I can attach dtb and decompiled dts from one of it, if it can help.



> > > > Index: sys/arch/arm64//arm64/cpu.c
> > > > ===
> > > > RCS file: /cvs/src/sys/arch/arm64/arm64/cpu.c,v
> > > > retrieving revision 1.98
> > > > diff -u -p -r1.98 cpu.c
> > > > --- sys/arch/arm64//arm64/cpu.c   10 Aug 2023 19:29:32 -  
> > > > 1.98
> > > > +++ sys/arch/arm64//arm64/cpu.c   25 Sep 2023 13:24:39 -
> > > > @@ -1096,6 +1096,8 @@ cpu_start_secondary(struct cpu_info *ci,
> > > >  void
> > > >  cpu_boot_secondary(struct cpu_info *ci)
> > > >  {
> > > > + int i;
> > > > +
> > > >   atomic_setbits_int(>ci_flags, CPUF_GO);
> > > >   __asm volatile("dsb sy; sev" ::: "memory");
> > > >
> > > > @@ -1105,8 +1107,16 @@ cpu_boot_secondary(struct cpu_info *ci)
> > > >*/
> > > >   arm_send_ipi(ci, ARM_IPI_NOP);
> > > >
> > > > - while ((ci->ci_flags & CPUF_RUNNING) == 0)
> > > > + for (i = 1000; (!(ci->ci_flags & CPUF_RUNNING)) && i>0;i--) {
> > > >   __asm volatile("wfe");
> > > > + }
> > > > + if (! (ci->ci_flags & CPUF_RUNNING)) {
> > > > + printf("cpu %d failed to start\n", ci->ci_cpuid);
> > > > +#if defined(MPDEBUG) && defined(DDB)
> > > > + printf("dropping into debugger; continue from here to 
> > > > resume boot\n");
> > > > + db_enter();
> > > > +#endif
> > > > + }
> > > >  }
> > > >
> > > >  void
> > > >
> > > >
> >


bober.patched.dts
Description: audio/vnd.dts


bober.patched.dtb
Description: Binary data


Re: [patch] [arm64] cpu.c patch based on amd64 idea, provides more debug for multicore kernel

2023-10-05 Thread Mark Kettenis
> From: S V 
> Date: Thu, 5 Oct 2023 12:58:51 +0300
> 
> чт, 5 окт. 2023 г., 09:59 Mark Kettenis :
> >
> > > Date: Thu,  5 Oct 2023 04:10:10 +
> > > From: Klemens Nanni 
> > >
> > > On Mon, Sep 25, 2023 at 01:33:31PM +, Klemens Nanni wrote:
> > > > On Tue, Jul 25, 2023 at 01:30:43PM +0300, Slava Voronzoff wrote:
> > > > > Hi, pinging and refreshing this patch
> > > > >
> > > > > What it does:
> > > > > allow arm64 cpus to break from the loop of waiting to start core and
> > > > > drop to DDB or OS.
> > > > >
> > > > > Patch based on same concept in amd64 cpu.c
> > > > >
> > > > > Any suggestions?

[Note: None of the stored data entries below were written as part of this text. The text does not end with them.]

[src/hw/rtl/lzss_ring_decompressor_defines.svh]
// Assertion macros shared by the LZSS ring decompressor modules.
`ifndef LZSS_RING_DECOMPRESSOR_DEFINES_SVH
`define LZSS_RING_DECOMPRESSOR_DEFINES_SVH

// The condition holds at every clock edge outside reset.
`define LZRD_ASSERT_HOLDS(label, clk, rst_n, cond, msg) \
    label: assert property (@(posedge clk) disable iff (!(rst_n)) (cond)) else $error(msg);

// When the trigger holds, the consequence holds at the following edge.
`define LZRD_ASSERT_NEXT(label, clk, rst_n, trig, cons, msg) \
    label: assert property (@(posedge clk) disable iff (!(rst_n)) (trig) |=> (cons)) \
        else $error(msg);

`endif

[src/hw/rtl/lzrd_pkg.sv]
// Shared types and constants of the LZSS ring decompressor.
package lzrd_pkg;

    // History ring geometry and start position of the write pointer.
    localparam int RING_DEPTH = 4096;
    localparam int RING_AW = $clog2(RING_DEPTH);
    localparam logic [RING_AW-1:0] START_POINTER = 12'hfee;

    // Longest copy a reference can ask for (length field plus three).
    localparam int MAX_COPY = 18;
    localparam int LEN_W = $clog2(MAX_COPY + 1);
    localparam logic [LEN_W-1:0] MIN_MATCH = 5'd3;

    // Depth of the command queue between the parser and the executor.
    localparam int QUEUE_DEPTH = 4;
    localparam int QUEUE_AW = $clog2(QUEUE_DEPTH);
    localparam int QUEUE_CW = $clog2(QUEUE_DEPTH + 1);

    // Input item kinds carried on tuser.
    localparam logic IN_DATA = 1'b0;
    localparam logic IN_START = 1'b1;

    // Configuration register indexes.
    localparam logic REG_INVERT = 1'b0;
    localparam logic REG_OUT_LEN = 1'b1;

    // Commands passed from the parser to the executor.
    typedef enum logic [1:0] {
        CMD_LIT,
        CMD_COPY,
        CMD_CLEAR
    } t_cmd_kind;

    typedef struct packed {
        t_cmd_kind             kind;
        logic [7:0]            lit;
        logic [RING_AW-1:0]    pos;
        logic [LEN_W-1:0]      len;
        logic                  ends;
    } t_cmd;

    // Queue status seen by both sides.
    typedef struct packed {
        logic full;
        logic empty;
    } t_queue_stat;

endpackage

[src/hw/rtl/lzrd_front.sv]
// Parser: accepts compressed items, tracks flags and turns tokens into commands.
module lzrd_front (
    input  logic                   i_clk,
    input  logic                   i_rst_n,
    input  logic                   i_valid,
    output logic                   o_ready,
    input  logic                   i_cmd,
    input  logic [7:0]             i_byte,
    input  logic                   i_invert,
    input  logic [31:0]            i_out_len,
    input  lzrd_pkg::t_queue_stat  i_q_stat,
    input  logic                   i_init_busy,
    output logic                   o_push,
    output lzrd_pkg::t_cmd         o_cmd
);

    logic [7:0]  r_flag_bits, n_flag_bits;
    logic [3:0]  r_flags_left, n_flags_left;
    logic        r_phase, n_phase;
    logic [7:0]  r_ref_low, n_ref_low;
    logic [31:0] r_issued, n_issued;
    logic        r_done, n_done;

    logic                      w_acc;
    logic [7:0]                w_b;
    logic [31:0]               w_remain;
    logic [lzrd_pkg::LEN_W-1:0] w_len;
    logic [lzrd_pkg::LEN_W-1:0] w_eff;
    logic                      w_finished;

    // Items are taken while the queue has room and the ring is not being initialised.
    assign o_ready = !i_q_stat.full && !i_init_busy;
    assign w_acc = i_valid && o_ready;

    assign w_b = i_invert ? ~i_byte : i_byte;
    assign w_remain = i_out_len - r_issued;
    assign w_len = {1'b0, r_ref_low[3:0]} + lzrd_pkg::MIN_MATCH;
    assign w_eff = (w_remain < {27'b0, w_len}) ? w_remain[lzrd_pkg::LEN_W-1:0] : w_len;
    assign w_finished = r_done || (r_issued >= i_out_len);

    // Parse one item and decide which command, if any, it produces.
    always_comb begin
        n_flag_bits = r_flag_bits;
        n_flags_left = r_flags_left;
        n_phase = r_phase;
        n_ref_low = r_ref_low;
        n_issued = r_issued;
        n_done = r_done;
        o_push = 1'b0;
        o_cmd.kind = lzrd_pkg::CMD_LIT;
        o_cmd.lit = w_b;
        o_cmd.pos = {w_b, r_ref_low[7:4]};
        o_cmd.len = w_eff;
        o_cmd.ends = 1'b0;
        if (w_acc) begin
            priority if (i_cmd == lzrd_pkg::IN_START) begin
                n_flag_bits = '0;
                n_flags_left = '0;
                n_phase = 1'b0;
                n_ref_low = '0;
                n_issued = '0;
                n_done = 1'b0;
                o_push = 1'b1;
                o_cmd.kind = lzrd_pkg::CMD_CLEAR;
            end else if (w_finished) begin
                // Stream complete: data bytes are dropped.
            end else if (r_phase) begin
                // High byte of a reference: issue the copy, clipped at the length.
                n_phase = 1'b0;
                o_push = 1'b1;
                o_cmd.kind = lzrd_pkg::CMD_COPY;
                o_cmd.ends = (w_remain <= {27'b0, w_len});
                n_issued = r_issued + {27'b0, w_eff};
                n_done = r_done || o_cmd.ends;
                n_flag_bits = {r_flag_bits[6:0], 1'b0};
                if (r_flags_left != '0) begin
                    n_flags_left = r_flags_left - 4'd1;
                end
            end else if (r_flags_left == '0) begin
                n_flag_bits = w_b;
                n_flags_left = 4'd8;
            end else if (r_flag_bits[7]) begin
                o_push = 1'b1;
                o_cmd.kind = lzrd_pkg::CMD_LIT;
                o_cmd.ends = (w_remain == 32'd1);
                o_cmd.len = 5'd1;
                n_issued = r_issued + 32'd1;
                n_done = r_done || o_cmd.ends;
                n_flag_bits = {r_flag_bits[6:0], 1'b0};
                n_flags_left = r_flags_left - 4'd1;
            end else begin
                n_ref_low = w_b;
                n_phase = 1'b1;
            end
        end
    end

    // Parser state.
    always_ff @(posedge i_clk) begin
        if (!i_rst_n) begin
            r_flag_bits <= '0;
            r_flags_left <= '0;
            r_phase <= 1'b0;
            r_ref_low <= '0;
            r_issued <= '0;
            r_done <= 1'b0;
        end else begin
            r_flag_bits <= n_flag_bits;
            r_flags_left <= n_flags_left;
            r_phase <= n_phase;
            r_ref_low <= n_ref_low;
            r_issued <= n_issued;
            r_done <= n_done;
        end
    end

endmodule

[config.mk]
export PLATFORM = sky130hd
export DESIGN_NAME = lzrd_front
export DESIGN_NICKNAME = d
export VERILOG_FILES = /design/src/hw/rtl/lzss_ring_decompressor_defines.svh /design/src/hw/rtl/lzrd_pkg.sv /design/src/hw/rtl/lzrd_front.sv
export SDC_FILE = /design/constraint.sdc
export NUM_CORES = 1
export LEC_CHECK = 0
export BUFFER_PORTS_ARGS = -buffer_cell sky130_fd_sc_hd__buf_4
export CORE_ASPECT_RATIO = 1.1
export CORE_MARGIN = 4
export CORE_UTILIZATION = 40
export DETAILED_ROUTE_END_ITERATION = 7
export SYNTH_ARGS = -nofsm -noshare
export SYNTH_HDL_FRONTEND = slang
export SYNTH_SLANG_ARGS = --single-unit
[constraint.sdc]
create_clock -name i_clk -period 6.7 [get_ports i_clk]
set_clock_uncertainty 0.2 [all_clocks]
set_input_delay 1.34 -clock i_clk [delete_from_list [all_inputs] [get_ports i_clk]]
set_output_delay 1.34 -clock i_clk [all_outputs]
set_load 0.005 [all_outputs]
==> flow_summary.json <==
{
  "synth-compound-area-share": 0.206,
  "pre_cts_ws_ps": 25.4,
  "use_met2": 0.358,
  "cts_buffer_depth": 2,
  "seq_power_share": 0.375,
  "total_leakage_power_nw": 2.41,
  "routed_via_density": 5.64,
  "drtIter0Drc": 439,
  "yosysTopAreaCellShare": 0.201,
  "synth_top_family_by_area": "simple AND/OR/NAND/NOR gates",
  "drive_gt1_frac": 0.156,
  "ys_types": 64,
  "hold_viol": 0,
  "startpoint_type": "input port",
  "grt_usage": 0.205,
  "diodes": 0,
  "yosys-top-cells-area": "dfxtp_1 20%, ha_1 10%, xnor2_1 7.3%, nor2_1 7.0%, a21oi_1 5.3%",
  "switching_power_uw": 268,
  "syn_inst": 751,
  "dieHeight_um": 130,
  "cap_violations": 0,
  "setup_slack_ps": 301,
  "fin_cells": 976,
  "fillers": 1387,
  "final-seq-area_um2": 1080,
  "synth_ff_type": "dfxtp_1",
  "gp_congestion": 0.908,
  "period_minus_slack_ps": 6400,
  "portBuffers": 76,
  "clk_pin_slew_ps": 80,
  "cts_max_level": 2,
  "areaGrowthSynthToFinish_pct": 17.1,
  "rsz0062_at_grt": "false",
  "hold_buffers": 0,
  "syn_area_um2": 5390,
  "synth_top_area_cell": "dfxtp_1",
  "cp.arrival_ps": 4860,
  "pwr-share-clk": 0.364,
  "hold_ws_ps": 272,
  "setup_viol": 0,
  "rows": 44,
  "syn_avg_cell_area_um2": 7.18,
  "crit_type": "in -> out",
  "comb_power_share": 0.260,
  "synthAdderAreaFrac": 0.112,
  "switching_share": 0.308,
  "report.final.slew_viol_count": 0,
  "async_flop_share": 0,
  "dieArea_um2": 15400,
  "outcome": "complete, no violations",
  "synth_seq_cells": 54,
  "synthMuxAreaShare": 0.0316,
  "routedWlPerCell_um": 16.4,
  "final_antenna_net_count": 0,
  "synth-edff-count": 0,
  "grt_util_met1": 0.262,
  "use_met3": 0.0355,
  "ys.warnings.count": 0,
  "grt_pass1_wl_mm": 25.8,
  "wirelength_mm": 16.0,
  "cts_buffers": 5,
  "root_buffer": "clkbuf_16",
  "initial_core_util": 0.408,
  "r2r_slack_ps": 1160,
  "syn-num-nets": 846,
  "slew_headroom": 0.262,
  "grt_max_degree": 29,
  "ir_drop_mv": 0.0924,
  "core_um2": 13200,
  "p_int_uw": 601,
  "die_x_um": 119,
  "fmax_ghz": 0.156,
  "cp.required_ps": 5160,
  "cp-end-kind": "output port",
  "antenna_found_initial": 0,
  "p_per_area_nw_per_um2": 138,
  "grt-busiest-layer": "met2",
  "fin_nets": 909,
  "clock_latency_ps": 310,
  "dp_cells": 968,
  "fin_util": 0.478,
  "synth_xor_area_frac": 0.0861,
  "cts_sinks": 54,
  "grt_overflow_total": 0,
  "drc": 0,
  "dp_hpwl_mm": 12.7,
  "post-route-period-util": 0.955,
  "tns_ps": 0,
  "vias": 5500,
  "ys_seq_area_frac": 0.201,
  "cts_tree": "yes",
  "worst_hold_path_type": "reg -> reg",
  "tightest_slew_ps": 1100,
  "multi_input_area_um2": 3870,
  "synthSimpleGateAreaFrac": 0.280,
  "cp_max_fo": 4,
  "detailedRoute.firstPassIterationCount": 5,
  "grt_pass1_vias": 5300,
  "ios": 78
}
## registers in the layout, summed over array words and instances, names as in the netlist
register,count
r_issued,32
r_flags_left,4
r_done,1
r_phase,1
r_flag_bits,8
r_ref_low,8
## synthesized netlist by cell type (6+ instances only)
| cell type | number |
|---|---|
| a211oi_1 | 8 |
| nor2_1 | 101 |
| dfxtp_1 | 54 |
| xor2_1 | 8 |
| o21ai_1 | 6 |
| ha_1 | 45 |
| o211ai_1 | 8 |
| nand3_1 | 24 |
| clkbuf_1 | 23 |
| buf_4 | 12 |
| a31oi_1 | 8 |
| o21a_1 | 11 |
| and2_1 | 7 |
| o21ai_0 | 28 |
| nand2_1 | 58 |
| o22a_1 | 9 |
| xnor2_1 | 45 |
| inv_1 | 62 |
| nor2b_1 | 13 |
| nor4_1 | 11 |
| nand2b_1 | 9 |
| buf_2 | 7 |
| mux2i_1 | 8 |
| a21oi_1 | 57 |
| and3_1 | 10 |
| mux2_2 | 8 |
| nor3_1 | 26 |
| nand4_1 | 11 |
## cell usage in the layout, fill, tap and decap left out, types with 7 or more instances in the layout
| master | synthesis | final |
|---|---|---|
| mux2_2 | 8 | 8 |
| nor2_1 | 101 | 101 |
| a21oi_1 | 57 | 57 |
| o21a_1 | 11 | 11 |
| xor2_1 | 8 | 8 |
| nand2b_1 | 9 | 9 |
| a211oi_1 | 8 | 8 |
| nand4_1 | 11 | 11 |
| o22a_1 | 9 | 9 |
| o21ai_0 | 28 | 28 |
| buf_4 | 12 | 98 |
| nor2b_1 | 13 | 13 |
| dfxtp_1 | 54 | 54 |
| ha_1 | 45 | 45 |
| mux2i_1 | 8 | 8 |
| and2_1 | 7 | 7 |
| nor3_1 | 26 | 26 |
| inv_1 | 62 | 62 |
| o211ai_1 | 8 | 8 |
| a31oi_1 | 8 | 7 |
| nand3_1 | 24 | 24 |
| nand2_1 | 58 | 58 |
| xnor2_1 | 45 | 45 |
| nor4_1 | 11 | 10 |
| and3_1 | 10 | 10 |
## power by group through the flow
stage	logic (mW)	registers, mW	clock network, mW
CTS	0.225	0.326	0.327
global placement	0.221	0.333	0
finish	0.226	0.326	0.317
detailed placement	0.223	0.334	0
floorplan	0.147	0.333	0
global route	0.250	0.327	0.341
## area by class of cell
type	count	share of cell area
Clock inverter	3	0.00753
Sequential cell	54	0.171
Timing Repair Buffer	99	0.120
Clock buffer	5	0.0198
Tap cell	161	0.0319
Inverter	62	0.0369
Multi-Input combinational cell	592	0.613
## cell families after synthesis
logic type,after synthesis
AO/OA/AOI/OAI,173
XOR/XNOR,53
adder cells (fa/ha/maj),47
buffers and inverters,105
flip-flops,54
multiplexers,16
AND/OR/NAND/NOR,303
## metal layers
layer	part of all wire	vias up
met1	0.45	2560
met3	0.059	16
met5	0	-
met2	0.48	169
li1	-	2755
met4	0.015	0
## worst paths after layout
| kind | endpoint | cells past startpoint | start |
|---|---|---|---|
| max reg2reg | r_issued[26] | 22 | r_issued[0] |
| max | o_cmd[0] | 16 | i_out_len[0] |
| min reg2reg | r_done | 2 | r_done |
| min | r_done | 2 | r_done |
## critical path: stages
cell	delay (ps)
buf_4	80
inv_1	30
ha_1	210
fa_1	400
nand2b_1	180
a21oi_1	290
o2111ai_1	270
nand3_1	170
mux2_2	350
a21oi_1	110
nor4b_2	200
nand4_1	210
buf_4	200
or4_1	580
nor2_1	130
buf_4	110
## metrics by stage
stage	cell area [um2]	power, mW
5_1_grt	6310	0.918
6_report	6310	0.869
3_3_place_gp	6130	0.554
4_1_cts	6300	0.877
3_5_place_dp	6130	0.557
2_1_floorplan	5390	0.480
## repair_timing
action	CTS	global route
setup buffers	0	0
endpoints found under the setup margin	0	4
resized for setup	0	2
(Power assumes the default switching activity.)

Good to go?
> > > >
> > > > So instead of waiting possibly forever for secondary CPUs to come up,
> > > > you can continue debug the system and/or continue boot with less CPUs.
> > > >
> > > > Apart from the trailing empty line you introduce, the approach does
> > > > match amd64 (down to the for loop lacking a space after semicolon).
> > > >
> > > > That allows making progress on these machines and I don't see a 
> > > > downside,
> > > > so OK kn modulo the empty line.
> > > >
> > > > Any input from our arm64 hackers?
> > > >
> > > > Same diff ten days ago: 
> > > > https://marc.info/?l=openbsd-bugs=169465443200821=2
> > >
> > > Anyone?
> >
> > Really, if those secondary CPUs don't come up, your system is beyond
> > repair.  You need to do some low-level debugging at that point and DDB
> > isn't going to help you.  So no, let's keep this code as simple as we
> > can.
> >
> 
> This cores are starting and working properly,
> but something messes with order
> (maybe related to shared caches per 2 cores cluster, I'm not so
> hardware-good ).
> So 7th core will answer that it booted after 6th core.
> But with 'while' loop we never got to 6th core.

That suggests that the interrupt that we think we're sending to the
6th core is actually going to the 7th core and vice-versa.  Feels like
a firmware bug to me.  What hardware is this on?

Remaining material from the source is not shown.